What you will do:
Filter these entries down to the lines that hold the word "layer", and show each of them.

----------------------------------------

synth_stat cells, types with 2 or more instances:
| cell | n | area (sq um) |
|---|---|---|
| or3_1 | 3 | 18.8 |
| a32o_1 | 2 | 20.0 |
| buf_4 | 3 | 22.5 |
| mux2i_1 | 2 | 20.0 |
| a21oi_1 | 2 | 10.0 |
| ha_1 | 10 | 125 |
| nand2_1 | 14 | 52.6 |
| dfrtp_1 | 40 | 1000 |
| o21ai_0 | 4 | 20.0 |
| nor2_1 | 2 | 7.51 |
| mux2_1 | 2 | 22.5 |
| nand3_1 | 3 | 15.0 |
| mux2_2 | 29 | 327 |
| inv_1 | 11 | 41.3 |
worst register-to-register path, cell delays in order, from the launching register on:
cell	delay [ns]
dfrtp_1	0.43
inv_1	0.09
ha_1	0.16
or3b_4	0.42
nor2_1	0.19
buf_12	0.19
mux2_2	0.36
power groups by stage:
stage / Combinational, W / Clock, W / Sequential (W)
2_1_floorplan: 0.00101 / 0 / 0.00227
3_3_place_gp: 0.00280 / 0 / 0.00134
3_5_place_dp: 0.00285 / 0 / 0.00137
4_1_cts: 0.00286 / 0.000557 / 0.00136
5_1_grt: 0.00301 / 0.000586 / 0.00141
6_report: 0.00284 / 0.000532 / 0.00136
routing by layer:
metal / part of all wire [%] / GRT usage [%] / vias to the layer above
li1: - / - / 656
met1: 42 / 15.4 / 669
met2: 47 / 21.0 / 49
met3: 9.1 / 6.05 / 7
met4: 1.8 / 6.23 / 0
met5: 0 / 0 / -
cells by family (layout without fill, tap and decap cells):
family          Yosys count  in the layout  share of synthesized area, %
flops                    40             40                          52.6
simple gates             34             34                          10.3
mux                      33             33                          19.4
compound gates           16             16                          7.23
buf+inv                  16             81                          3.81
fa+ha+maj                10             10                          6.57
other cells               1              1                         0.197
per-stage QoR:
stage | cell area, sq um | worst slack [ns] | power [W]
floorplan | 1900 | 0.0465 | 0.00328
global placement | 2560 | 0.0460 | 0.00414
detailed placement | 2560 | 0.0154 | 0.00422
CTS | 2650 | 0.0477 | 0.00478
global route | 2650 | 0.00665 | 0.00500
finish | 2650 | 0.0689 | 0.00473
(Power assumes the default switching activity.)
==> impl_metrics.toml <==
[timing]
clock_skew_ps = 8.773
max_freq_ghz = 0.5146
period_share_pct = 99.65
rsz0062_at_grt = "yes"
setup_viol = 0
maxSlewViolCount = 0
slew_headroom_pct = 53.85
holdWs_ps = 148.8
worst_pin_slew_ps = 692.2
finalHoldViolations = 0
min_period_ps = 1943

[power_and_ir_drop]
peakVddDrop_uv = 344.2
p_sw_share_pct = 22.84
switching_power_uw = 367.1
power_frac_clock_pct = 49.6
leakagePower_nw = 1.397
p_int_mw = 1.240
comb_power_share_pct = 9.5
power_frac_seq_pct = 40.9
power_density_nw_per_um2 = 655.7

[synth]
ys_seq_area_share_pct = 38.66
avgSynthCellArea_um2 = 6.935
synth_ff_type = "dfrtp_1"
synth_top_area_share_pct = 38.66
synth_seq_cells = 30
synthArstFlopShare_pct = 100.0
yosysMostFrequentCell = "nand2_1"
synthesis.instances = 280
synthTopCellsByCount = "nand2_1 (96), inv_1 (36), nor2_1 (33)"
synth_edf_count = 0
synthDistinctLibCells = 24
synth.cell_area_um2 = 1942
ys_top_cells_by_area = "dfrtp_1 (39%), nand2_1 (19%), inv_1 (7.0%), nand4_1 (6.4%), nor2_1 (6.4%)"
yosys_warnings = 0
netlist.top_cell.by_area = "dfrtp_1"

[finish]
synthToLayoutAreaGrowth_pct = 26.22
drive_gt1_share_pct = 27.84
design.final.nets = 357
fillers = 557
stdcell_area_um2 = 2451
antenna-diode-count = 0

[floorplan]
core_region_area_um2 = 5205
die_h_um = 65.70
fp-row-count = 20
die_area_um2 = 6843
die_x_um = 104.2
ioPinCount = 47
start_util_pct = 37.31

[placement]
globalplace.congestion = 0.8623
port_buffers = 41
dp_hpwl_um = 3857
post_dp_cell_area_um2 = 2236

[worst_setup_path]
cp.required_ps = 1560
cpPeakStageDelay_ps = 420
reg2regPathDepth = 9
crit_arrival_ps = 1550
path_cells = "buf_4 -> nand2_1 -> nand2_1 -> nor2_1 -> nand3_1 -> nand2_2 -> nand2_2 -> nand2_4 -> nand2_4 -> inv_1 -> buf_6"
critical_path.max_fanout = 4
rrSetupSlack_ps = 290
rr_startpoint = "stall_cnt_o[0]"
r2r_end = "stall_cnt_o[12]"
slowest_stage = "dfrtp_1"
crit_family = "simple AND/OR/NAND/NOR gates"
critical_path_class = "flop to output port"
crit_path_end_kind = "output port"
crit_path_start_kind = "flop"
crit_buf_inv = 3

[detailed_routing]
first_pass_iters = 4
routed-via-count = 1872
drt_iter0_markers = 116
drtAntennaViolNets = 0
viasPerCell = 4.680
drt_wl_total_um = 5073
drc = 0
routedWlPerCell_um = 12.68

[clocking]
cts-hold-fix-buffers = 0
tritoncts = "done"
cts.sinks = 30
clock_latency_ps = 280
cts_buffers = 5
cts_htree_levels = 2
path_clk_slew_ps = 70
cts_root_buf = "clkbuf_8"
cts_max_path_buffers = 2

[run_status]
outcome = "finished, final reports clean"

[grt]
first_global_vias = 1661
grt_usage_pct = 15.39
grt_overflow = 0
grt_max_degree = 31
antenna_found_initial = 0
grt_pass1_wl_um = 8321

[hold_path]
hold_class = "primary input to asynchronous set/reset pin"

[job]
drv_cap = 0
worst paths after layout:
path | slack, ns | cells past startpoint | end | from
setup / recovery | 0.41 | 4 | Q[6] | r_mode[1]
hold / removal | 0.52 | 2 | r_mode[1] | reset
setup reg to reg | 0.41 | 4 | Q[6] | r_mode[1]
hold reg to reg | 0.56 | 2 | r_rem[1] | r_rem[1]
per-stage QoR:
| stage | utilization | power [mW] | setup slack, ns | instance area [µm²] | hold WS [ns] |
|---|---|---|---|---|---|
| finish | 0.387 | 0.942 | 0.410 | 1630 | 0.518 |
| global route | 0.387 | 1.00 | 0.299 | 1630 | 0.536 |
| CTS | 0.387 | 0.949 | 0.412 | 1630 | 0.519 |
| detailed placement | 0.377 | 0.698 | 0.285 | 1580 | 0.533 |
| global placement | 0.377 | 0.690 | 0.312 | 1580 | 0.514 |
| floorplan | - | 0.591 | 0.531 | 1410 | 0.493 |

----------------------------------------

Response to the task:
routing by layer:
metal / part of all wire [%] / GRT usage [%] / vias to the layer above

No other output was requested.